| First Author | Peng L | Year | 2021 |
| Journal | Toxins (Basel) | Volume | 13 |
| Issue | 1 | PubMed ID | 33477467 |
| Mgi Jnum | J:331172 | Mgi Id | MGI:6881672 |
| Doi | 10.3390/toxins13010068 | Citation | Peng L, et al. (2021) Toxic Shock Syndrome Toxin 1 Induces Immune Response via the Activation of NLRP3 Inflammasome. Toxins (Basel) 13(1) |
| abstractText | Staphylococcus aureus is a Gram-positive opportunistic pathogen which causes infections in a variety of vertebrates. Virulence factors are the main pathogenesis of S. aureus as a pathogen, which induce the host's innate and adaptive immune responses. Toxic shock syndrome toxin 1 (TSST-1) is one of the most important virulence factors of S. aureus. However, the role of nucleotide-binding oligomerization domain-like receptor family pyrin domain containing 3 (NLRP3) in TSST-1-induced innate immune response is still unclear. Here, purified recombinant TSST-1 (rTSST-1) was prepared and used to stimulate mouse peritoneal macrophages. The results showed that under the action of adenosine-triphosphate (ATP), rTSST-1 significantly induced interleukin-1beta (IL-1beta) and tumor necrosis factor-alpha (TNF-alpha) production in mouse macrophages and the production was dose-dependent.
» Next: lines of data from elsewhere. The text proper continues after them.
$ cat src/rtl/apb_led_bridge.sv
// APB slave bridging to an 8-bit LED register block: access phase = WAIT_STATES+2 cycles,
// pready held low during the wait count; psel drop in WAIT aborts with no register write.
module apb_led_bridge #(
    parameter int unsigned WAIT_STATES = 0
) (
    input  logic        clk,
    input  logic        rst_n,
    input  logic        psel,
    input  logic        penable,
    input  logic        pwrite,
    input  logic [3:0]  paddr,
    input  logic [31:0] pwdata,
    output logic [31:0] prdata,
    output logic        pready,
    output logic        pslverr,
    output logic [1:0]  reg_addr,
    output logic [7:0]  reg_wdata,
    output logic        reg_we,
    input  logic [7:0]  reg_rdata
);

    localparam logic [3:0] WS_INIT = 4'(WAIT_STATES);

    typedef enum logic [1:0] {
        S_IDLE = 2'd0,
        S_WAIT = 2'd1,
        S_DONE = 2'd2
    } state_t;

    typedef struct packed {
        logic [3:0] addr;
        logic       write;
        logic [7:0] wdata;
    } req_t;

    state_t      state_q;
    state_t      state_d;
    logic [3:0]  cnt_q;
    req_t        req_q;
    logic [31:0] prdata_q;
    logic        setup;
    logic        err;
    logic [7:0]  rd_byte;
    logic        unused_pwdata;

    assign unused_pwdata = ^pwdata[31:8];

    assign setup = psel & ~penable;

    // Misaligned accesses fail; the reserved slot is read-as-zero but not writable.
    assign err     = (req_q.addr[1:0] != 2'd0) ||
                     (req_q.write && (req_q.addr[3:2] == 2'd3));
    assign rd_byte = (req_q.addr[3:2] == 2'd3) ? 8'd0 : reg_rdata;

    assign reg_addr  = req_q.addr[3:2];
    assign reg_wdata = req_q.wdata;
    assign prdata    = prdata_q;

    always_ff @(posedge clk or negedge rst_n) begin
        if (!rst_n) begin
            state_q <= S_IDLE;
        end else begin
            state_q <= state_d;
        end
    end

    always_comb begin
        state_d = state_q;
        case (state_q)
            S_IDLE: begin
                if (setup) begin
                    state_d = S_WAIT;
                end
            end
            S_WAIT: begin
                if (!psel) begin
                    state_d = S_IDLE;
                end else if (cnt_q == 4'd0) begin
                    state_d = S_DONE;
                end
            end
            S_DONE: begin
                state_d = S_IDLE;
            end
            default: begin
                state_d = S_IDLE;
            end
        endcase
    end

    always_comb begin
        pready  = 1'b0;
        pslverr = 1'b0;
        reg_we  = 1'b0;
        if (state_q == S_DONE) begin
            pready  = 1'b1;
            pslverr = err;
            reg_we  = req_q.write & ~err;
        end
    end

    always_ff @(posedge clk or negedge rst_n) begin
        if (!rst_n) begin
            cnt_q <= 4'd0;
            req_q <= '0;
        end else if ((state_q == S_IDLE) && setup) begin
            cnt_q <= WS_INIT;
            req_q <= '{addr: paddr, write: pwrite, wdata: pwdata[7:0]};
        end else if ((state_q == S_WAIT) && psel && (cnt_q != 4'd0)) begin
            cnt_q <= cnt_q - 4'd1;
        end
    end

    // Read data is captured as DONE is entered and held until the next completion.
    always_ff @(posedge clk or negedge rst_n) begin
        if (!rst_n) begin
            prdata_q <= 32'd0;
        end else if ((state_q == S_WAIT) && (state_d == S_DONE)) begin
            prdata_q <= (!req_q.write && !err) ? {24'd0, rd_byte} : 32'd0;
        end
    end

endmodule
$ cat config.mk
export PLATFORM = sky130hd
export DESIGN_NAME = apb_led_bridge
export DESIGN_NICKNAME = d
export VERILOG_FILES = /design/src/rtl/apb_led_bridge.sv
export SDC_FILE = /design/constraint.sdc
export NUM_CORES = 1
export LEC_CHECK = 0
export ABC_CLOCK_PERIOD_IN_PS = 1850
export CAP_MARGIN = 40
export CORE_MARGIN = 1
export CORE_UTILIZATION = 37
export DETAILED_ROUTE_END_ITERATION = 8
export PLACE_DENSITY_LB_ADDON = 0.05
export SETUP_SLACK_MARGIN = 0.3
export SLEW_MARGIN = 20
export SYNTH_ARGS = -nofsm -noshare
export SYNTH_HDL_FRONTEND = slang
export SYNTH_SLANG_ARGS = --single-unit
$ cat constraint.sdc
create_clock -name clk -period 1.85 [get_ports clk]
set_input_delay 0.37 -clock clk [delete_from_list [all_inputs] [get_ports clk]]
set_output_delay 0.37 -clock clk [all_outputs]
set_load 0.01 [all_outputs]
=== Yosys cells after proc, flatten, opt, wreduce, memory -nomap -nowiden ===
Index checks and enable logic that the tools add are counted.

* Register bits: 51
* Input bits: 49
* Output and inout bits: 45
* Word-level logic and storage cells: 40

* Add/subtract/negate cells: 1
* Eq/ne operators: 4
* Mux-type cells: 11
* Bitwise operators: 4
* Reductions and logical operators: 14

{| class="wikitable"
|+ Operators with widths
! operator !! count
|-
| 2-to-1 mux 8 bit || 2
|-
| 2-to-1 mux 4 bit || 2
|-
| equality test 2 bit (second input constant) || 3
|-
| logical AND 1 bit || 6
|-
| 2-to-1 mux 2 bit || 3
|-
| logical NOT 4 bit || 1
|-
| case mux 2 bit (2 select lines) || 1
|-
| nonzero test 2 bit || 2
|-
| nonzero test 4 bit || 1
|-
| subtractor 4 x 1 -> 4 bit (second input constant) || 1
|-
| 2-to-1 mux 1 bit || 3
|-
| AND 1 bit || 2
|-
| equality test 2 x 1 -> 1 bit (second input constant) || 1
|-
| logical NOT 1 bit || 2
|-
| logical NOT 2 bit || 1
|-
| NOT 1 bit || 2
|-
| logical OR 1 bit || 1
|}

=== Depth between registers and ports, before layout ===
* Depth in word-level cells: 6
* Gate-level depth with buffers: 6
* Depth with buffers taken out: 5

=== Worst setup path after synthesis ===
No wires, ideal clock.

* Path kind: register to output
* Start: reg state_q[0]
* End: out reg_we
* Arrival time: 1343 ps
* Required time: 1480 ps
* Path slack: 137 ps
* Cell stages (with the launch flop): 4
* Buffers on the path: 0
* Path through: dfrtp_1 and2b_1 nand2_1 a2111oi_0

* Word-level cells in the longest chain between the ends: 2

{| class="wikitable"
|+ RTL lines
! item !! line !! source
|-
| start: declaration || 36 || <nowiki>state_t state_q;</nowiki>
|-
| start signal: assignment || 63 || <nowiki>state_q <= state_d;</nowiki>
|-
| equality test 2 bit || 95 || <nowiki>if (state_q == S_DONE) begin</nowiki>
|-
| 2-to-1 mux 1 bit || 95 ||
|-
| end: declaration || 18 || <nowiki>output logic reg_we,</nowiki>
|}

No other way between the ends.

=== Final worst setup path ===
Same ends and word-level chain as after synthesis.

==> impl_results.md <==
- Clock-pin slew on the worst setup and hold paths: 0.09 ns
- Tot GR Track Use: between 10% and 20%
- Syn Area/Cell: around 11 um2
- Height of the die: 65.9 um
- Crit Reg-Reg Startpoint: cnt_q[1]
- CTS max path bufs: 2
- Critical path type: reg2out
- Num CTS Buffers: 3
- Port-buffer cells: 45
- WP data required: roughly 1.5 ns
- Layout cells sized above 1: around 29%
- HPWL Detailed: 1.96 mm
- Total number of vias: 1,011
- DR DRC count: 0
- Flop-to-flop setup slack: around 0.22 ns
- Slew Viols, Final: 0
- IO Pins: 94
- Fill cells: between 300 and 400
- Worst-path maximum fanout: 2
- Max Clk Rate: around 600 MHz
- Fin. Hold Viols: 0
- Clock sinks: 27
- Via density: 4.25
- RSZ-0062 raised after global routing: true
- GP Congestion: between 0.7 and 0.8
- Crit start category: register
- Clk_lat worst skew: around 0.26 ns
- Worst Hold Class: in2async
- Final core occ: approximately 57%
- Seq. cell area: 678 um2
- Setup violators final: 0
- Post-synth EDFFs: 0
- H-Tree Depth: 1
- Critical Path AT: 1.30 ns
- Per-cell routed wire length: 12.1 um
- Worst R2R Path Depth: 6
- Core ar.: 3800 um2
- Main synth FF type: dfrtp_1
- Die X: between 60 and 70 um
- Ys Warns: 0
- Synth cell types: 27
- Final antenna-violating net count: 0
- Capturing point of the worst reg2reg path: prdata[4]
- DR pass1 iterations: 3
- First-pass GRT wire length: between 4 and 5 mm
- Antenna diodes: 0
- Nets: 241
- Hold Buf Count CTS: 0
- Max-Cap Viols: 0
- Synth Instances: 132
- Final setup skew: roughly 0.0013 ns
- Multi-input logic area: about 670 um2
- Initial cell density of the core: between 30% and 40%
- Antenna violations before repair: 0
- Status: complete, no violations
- Async set-reset flop share out of synthesis: 100%
- Mapped cell area: between 1500 and 2000 um2
- Area Growth Syn to Fin: 43.3%
- TritonCTS clock tree: built
- Crit end category: primary output
- DR iter-0 viols: 20
- Yosys reg bits: 27
- Row Count: 22
- Vias in the first global route: 1,046
- Max VDD drop: roughly 0.55 mV
- Post-Route WL: around 2.9 mm
- Sequential share of the synthesized area: between 40% and 50%
- Power density cells: roughly 1200 nW/um2
- CTS Root Cell: clkbuf_8
- Gr ovfl total: 0
- Final period util: 90.3%
- Tot Pwr: between 0.002 and 0.003 W
- Die ar.: about 4300 um2
- Largest net degree at the start of global routing: 28
- Pleak: 1.19 nW
- Tmin final: 1.67 ns
[how the worst max path moves through the flow]
| stage | startpoint | endpoint | slack, ns | cells past startpoint |
|---|---|---|---|---|
| after CTS | state_q[0] | reg_we | 0.15 | 4 |
| after global routing | state_q[0] | reg_we | 0.08 | 4 |
| after global placement | psel | req_q[10] | 0.01 | 4 |
| after detailed placement | psel | reg_wdata[5] | -0.01 | 4 |
| final | state_q[0] | reg_we | 0.18 | 4 |
| after floorplan | cnt_q[0] | prdata[0] | 0.32 | 6 |
[worst max-delay path, cell delays in order, from the launching register on]
cell       delay (ns)
dfrtp_1          0.38
and2b_1          0.21
nand2_1          0.07
a2111oi_2        0.19
buf_2            0.18
[cells by family after synthesis]
logic type	count (synthesis)	synth area share, %
other	1	0.249
buffers and inverters	48	21.4
adders and majority gates	1	0.829
and+or+nand+nor	24	11.1
muxes	24	17.0
AOI/OAI and AO/OA	7	4.64
DFF	27	44.8
[cell usage after synthesis, types with 2 or more instances]
cell	number	area (um2)
buf_6	2	22.5
mux2i_1	11	110
mux2_2	13	146
dfrtp_1	27	676
nand2_1	9	33.8
nor3_1	2	10.0
and2b_1	2	15.0
nand2b_1	2	12.5
inv_1	11	41.3
o21ai_0	2	10.0
buf_4	34	255
o31ai_1	2	15.0
[cells in the final DEF (no fill, tap or decap)]
master,synthesis,layout
a2111oi_2,0,1
a2111oi_4,1,1
a311oi_2,0,1
and2b_1,2,2
and2b_2,1,1
buf_12,0,1
buf_2,0,3
buf_4,34,16
buf_6,2,4
clkbuf_1,0,1
clkbuf_16,0,1
clkbuf_8,0,3
clkdlybuf4s50_1,0,22
conb_1,1,24
dfrtp_1,27,25
dfrtp_2,0,2
dlygate4sd2_1,0,8
dlymetal6s2s_1,0,12
ha_2,0,1
inv_1,11,11
inv_2,1,1
mux2_2,13,2
mux2_4,0,11
mux2i_1,11,10
mux2i_2,0,1
nand2_1,9,9
nand2b_1,2,2
nand2b_4,1,1
nand3b_1,1,1
nor2b_2,0,1
nor3_1,2,2
nor3b_4,0,1
nor4b_1,1,1
nor4b_4,1,1
o21ai_0,2,2
o31ai_1,2,2
or2_2,1,1
or3b_4,0,1
[what timing repair did]
item                       CTS  global route
gates cloned                 2             0
pin swaps                    2             1
buffers inserted             8             4
setup endpoints to repair   31            37
gates resized for setup     38            19
[layer usage]
| layer | GRT usage, % | routed length [um] | vias to the layer above |
|---|---|---|---|
| li1 | - | - | 489 |
| met1 | 17.4 | 1260 | 484 |
| met2 | 25.1 | 1480 | 36 |
| met3 | 2.93 | 121 | 2 |
| met4 | 4.08 | 17 | 0 |
| met5 | 0 | 0 | - |
[registers in the layout (all words and copies together) (netlist names)]
| register | cells |
|---|---|
| cnt_q | 4 |
| req_q | 3 |
| reg_addr | 2 |
| reg_wdata | 8 |
| state_q | 2 |
| prdata | 8 |
[power breakdown]
part           internal [W]  switching, W  total (W)
clock              0.000154      0.000171   0.000325
sequential         0.000808      0.000178   0.000986
combinational      0.000765      0.000476    0.00124
total               0.00173      0.000825    0.00255
[metrics by stage]
step	hold WS [ns]	setup WS, ns	setup TNS, ns	instance area [um2]	std cells
2_1_floorplan	0.0744	0.325	0	1600	155
4_1_cts	0.485	0.149	0	2090	234
3_3_place_gp	0.490	0.0125	0	1910	220
6_report	0.476	0.180	0	2160	238
3_5_place_dp	0.499	-0.0142	-0.0340	1910	220
5_1_grt	0.501	0.0786	0	2160	238
[final cells by class]
cell class | instances | share of cell area (%)
Clock buffer | 4 | 2.08
Inverter | 12 | 2.08
Multi-Input combinational cell | 80 | 30.9
Sequential cell | 27 | 31.4
Tap cell | 48 | 2.78
Timing Repair Buffer | 67 | 30.8
No activity file was read; power rests on OpenSTA's default activity.
==> edit 1: new RTL, config.mk and constraints unchanged <==
The 3 states of `state_t` get a one-hot encoding in 3 bits.
--- a/src/rtl/apb_led_bridge.sv
+++ b/src/rtl/apb_led_bridge.sv
@@ -21,10 +21,10 @@
 
     localparam logic [3:0] WS_INIT = 4'(WAIT_STATES);
 
-    typedef enum logic [1:0] {
-        S_IDLE = 2'd0,
-        S_WAIT = 2'd1,
-        S_DONE = 2'd2
+    typedef enum logic [2:0] {
+        S_IDLE = 3'b001,
+        S_WAIT = 3'b010,
+        S_DONE = 3'b100
     } state_t;
 
     typedef struct packed {
Behaviour: no difference found for any inputs over 10 cycles, from zero or initial values and one cycle with rst_n low; not proved beyond that.
==> edit 1 against the unedited design <==
Global-route usage shrank 1.2 points. First-iteration DRC count grew 110%. Synthesized cell count shrank 9.1%. Non-clock buffer count shrank 6. Fmax shrank 0.98%. Sequential cell count grew 1. Routed wire length shrank 7.5%. Final area shrank 6.3%. Area after synthesis shrank 2.5%. Worst setup slack lost 0.016 ns. Core utilization shrank 2.8 points. Count of clock-buffer cells in the layout is the same.
Power is not compared: it rests on default switching activity, and its combinational part moved more than twofold at a synthesized area within 25%.
==> edit 1: results (changes against the unedited design) <==
[placed_design] sum of net half-perimeters after detailed placement 1.89 mm [-3.6%]
[setup_path] largest fanout of any net on the critical path 8 [+6]
[setup_path] arrival time worst endpoint 1.85 ns [+0.55 ns]
[routing] detailed-route via count 993 [-1.8%]
[grt] met2 capacity usage during global routing 21.0% [-4.2 points]
[status] status finished, final reports clean
[routing] Routed WL 2.66 mm [-7.5%]
[logic_synthesis] count of unique library cells instantiated by Yosys 31 [+15%]
[routing] met3 WL 161 microns [+33%]
[routing] first-iteration detailed-routing DRC count 41 [+110%]
[sta] final clock skew 0.00548 ns [+0.00420 ns]
[routing] met1 wire length 1.15 mm [-8.8%]
[setup_path] highest cell delay on the worst timing path 0.57 ns [+0.19 ns]
[setup_path] end of the worst register-to-register path reg_wdata[0]
[clock_tree] clock-pin slew on the worst setup and hold paths 0.09 ns [about the same]
[pwr] LEAKAGE 1.06 nW
[routing] total length of routed met2 wires 1.32 mm [-11%]
[logic_synthesis] Commonest cells post-synth sky130_fd_sc_hd__buf_4, sky130_fd_sc_hd__dfrtp_1, sky130_fd_sc_hd__a22o_1, sky130_fd_sc_hd__mux2_2, sky130_fd_sc_hd__mux2_4
[grt] number of antenna violations at the first check in global routing 0 [unchanged]
[logic_synthesis] sequential cell area fraction in the yosys report 47.7% [+2.9 points]
[clock_tree] count of H-tree levels built during CTS 1 [unchanged]
[grt] met3 Usage GRT 2.46% [-0.47 points]
[setup_path] worst reg2reg path startpoint state_q[0]
[setup_path] Critical Path Slowest Stage Cell sky130_fd_sc_hd__dfstp_2
[grt] GR Util All Layers 13.1% [-1.2 points]
[grt] met1 GRT Util 17.5% [+0.14 points]
[cells_and_area] share of post-route cells with drive strength above 1 29.1% [-0.40 points]
[routing] Pre-antenna DRT Iters 4 [+1]
[setup_path] R2R depth 4 [-2]
[setup_path] Worst R2R Setup Slack 0.16 ns [-0.06 ns]
[logic_synthesis] cell types occupying the most area after synthesis sky130_fd_sc_hd__dfrtp_1, sky130_fd_sc_hd__buf_4, sky130_fd_sc_hd__mux2_4, sky130_fd_sc_hd__mux2_2, sky130_fd_sc_hd__a22o_1
[grt] first-pass GRT wire length 4.31 mm [-6.6%]
[placed_design] gp weighted congestion 0.729 [-3.6%]
edit 1: how the worst max path moves through the flow:
stage | start | endpoint | slack (ns) | cells past startpoint
after CTS | state_q[0] | reg_wdata[5] | 0.15 | 4
after global routing | state_q[0] | reg_wdata[3] | 0.11 | 4
after global placement | penable | reg_wdata[7] | -0.07 | 5
final | state_q[0] | reg_wdata[0] | 0.16 | 4
after floorplan | state_q[0] | reg_addr[0] | 0.20 | 4
after detailed placement | penable | req_q[8] | -0.06 | 5
edit 1: timing repair:
action	in CTS	in global routing
setup buffers	2	2
pin swaps	2	10
gates resized for setup	28	18
hold buffers	0	0
endpoints found under the setup margin	34	37
edit 1: power breakdown:
group          internal, mW  switching (mW)  total, mW
clock network         0.154           0.178      0.332
registers             0.696          0.0545      0.751
logic                 0.262           0.157      0.419
edit 1: layout make-up:
cell class / count / area (sq um)
clock buffer: 4 / 45.0
inverter: 4 / 15.0
fill: 344 / 1720
multi-input combinational: 75 / 616
timing repair buffer: 61 / 589
sequential: 28 / 702
tap: 48 / 60.1
edit 1: metrics by stage:
step / power [mW] / std cells / hold slack [ns] / setup WS (ns) / cell area, sq um
after floorplan: 1.05 / 143 / 0.0744 / 0.199 / 1560
after global placement: 1.19 / 212 / 0.491 / -0.0699 / 1890
after detailed placement: 1.19 / 212 / 0.494 / -0.0602 / 1890
after CTS: 1.53 / 218 / 0.479 / 0.151 / 1950
after global routing: 1.59 / 220 / 0.492 / 0.111 / 2030
final: 1.50 / 220 / 0.467 / 0.163 / 2030
edit 1: logic make-up after synthesis:
group,count (synthesis),synth area share [%]
AND/OR/NAND/NOR,17,10.1
AO/OA/AOI/OAI,20,9.52
buffers and inverters,40,20.1
adder cells (fa/ha/maj),1,0.850
flip-flops,28,47.7
other,1,0.255
multiplexers,13,11.5
==> edit 2: new RTL, config.mk and constraints unchanged <==
Without the edit above. Put a register stage on the output `pslverr`, without a reset. The value now appears one clock later. The other outputs are not delayed to match.
--- a/src/rtl/apb_led_bridge.sv
+++ b/src/rtl/apb_led_bridge.sv
@@ -32,6 +32,8 @@
         logic       write;
         logic [7:0] wdata;
     } req_t;
+
+    logic pslverr_d;
 
     state_t      state_q;
     state_t      state_d;
@@ -90,11 +92,11 @@
 
     always_comb begin
         pready  = 1'b0;
-        pslverr = 1'b0;
+        pslverr_d = 1'b0;
         reg_we  = 1'b0;
         if (state_q == S_DONE) begin
             pready  = 1'b1;
-            pslverr = err;
+            pslverr_d = err;
             reg_we  = req_q.write & ~err;
         end
     end
@@ -120,4 +122,8 @@
         end
     end
 
+    always_ff @(posedge clk) begin
+        pslverr <= pslverr_d;
+    end
+
 endmodule
Function: changed (Yosys sat finds a counterexample within 4 cycles, from zero or initial values and one cycle with rst_n low).
==> edit 2 against the unedited design <==
Sequential cell count is 1 higher. Clock skew rose by 0.00061 ns. Worst hold slack worse by 0.014 ns. Sequential share of layout area is 0.75 points higher. Worst setup slack worse by 0.016 ns. Final area increased by 0.17%. Count of clock-buffer cells in the layout shrank 1. Routed wire length is 0.21% lower. Area after synthesis down 0.17%.
Power is not compared: it rests on default switching activity, and its combinational part moved more than twofold at a synthesized area within 25%.
==> edit 2: results (changes against the unedited design) <==
[clock_tree] post-CTS setup buffer count 2 [-6]
[routing] first-iteration detailed-routing DRC count 33 [+65%]
[logic_synthesis] FFs w/ async S/R, synth 96.4% [-3.6 points]
[grt] met1 GRT Util 16.4% [-0.94 points]
[routing] met3 WL 193 microns [+60%]
[clock_tree] clock-pin slew on the worst setup and hold paths 0.09 ns [about the same]
[grt] via count of the first global-routing pass 970 [-7.3%]
[grt] first-pass GRT wire length 4.41 mm [-4.5%]
[cells_and_area] number of nets in the layout 239 [-0.83%]
[cells_and_area] final-layout fill cell count 335 [-1.8%]
[routing] detailed-route wire length per cell 12.2 microns [+0.64%]
[routing] detailed-route via count 1,037 [+2.6%]
[placed_design] placed cell areas 1930 sq um [+0.98%]
[sta] final clock skew 0.00189 ns [+0.000605 ns]
[placed_design] gp weighted congestion 0.681 [-9.9%]
[setup_path] end of the worst register-to-register path req_q[8]
[setup_path] last element of the critical path reg_we
[cells_and_area] share of post-route cells with drive strength above 1 25.5% [-3.9 points]
[routing] total length of routed met2 wires 1.39 mm [-6.2%]
[grt] met2 capacity usage during global routing 22.4% [-2.7 points]
[routing] met1 wire length 1.25 mm [-0.32%]
[logic_synthesis] cell types occupying the most area after synthesis sky130_fd_sc_hd__dfrtp_1, sky130_fd_sc_hd__buf_4, sky130_fd_sc_hd__mux2_2, sky130_fd_sc_hd__mux2i_1, sky130_fd_sc_hd__inv_1
[placed_design] sum of net half-perimeters after detailed placement 1.93 mm [-1.8%]
[logic_synthesis] Commonest cells post-synth sky130_fd_sc_hd__buf_4, sky130_fd_sc_hd__dfrtp_1, sky130_fd_sc_hd__mux2_2, sky130_fd_sc_hd__inv_1, sky130_fd_sc_hd__mux2i_1
[clock_tree] number of gates resized after cts 17 [-55%]
[status] status finished, final reports clean
[sta] hold slack final 0.463 ns [-0.0135 ns]
[setup_path] arrival time worst endpoint 1.32 ns [+0.02 ns]
[grt] GR Util All Layers 13.5% [-0.80 points]
[setup_path] Worst R2R Setup Slack 0.20 ns [-0.02 ns]
[logic_synthesis] count of unique library cells instantiated by Yosys 26 [-3.7%]
[logic_synthesis] sequential cell area fraction in the yosys report 46.2% [+1.4 points]
## edit 2: kinds of logic after synthesis
logic type               Yosys count  synth area share (%)
AND/OR/NAND/NOR                   22                  9.30
flip-flops                        28                  46.2
buffers and inverters             49                  21.3
other                              1                 0.249
adder cells (fa/ha/maj)            1                 0.830
multiplexers                      24                  17.1
AO/OA/AOI/OAI                      7                  5.07
## edit 2: area by class of cell
class | count | area, sq um | area share [%]
Multi-Input combinational cell | 78 | 651 | 30.0
Clock inverter | 1 | 30.0 | 1.39
Clock buffer | 3 | 41.3 | 1.91
Inverter | 13 | 48.8 | 2.25
Timing Repair Buffer | 65 | 639 | 29.5
Sequential cell | 28 | 696 | 32.1
Tap cell | 48 | 60.1 | 2.77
In addition, rTSST-1+ATP-stimulated cytokine production in macrophage depends on the activation of toll like receptor 4 (TLR4), but not TLR2 on the cells. Furthermore, the macrophages of NLRP3(-/-) mice stimulated with rTSST-1+ATP showed significantly low levels of IL-1beta production compared to that of wild-type mice. These results demonstrated that TSST-1 can induce the expression of inflammatory cytokines in macrophages via the activation of the TLR4 and NLRP3 signaling pathways. Our study provides new information about the mechanism of the TSST-1-inducing host's innate immune responses. |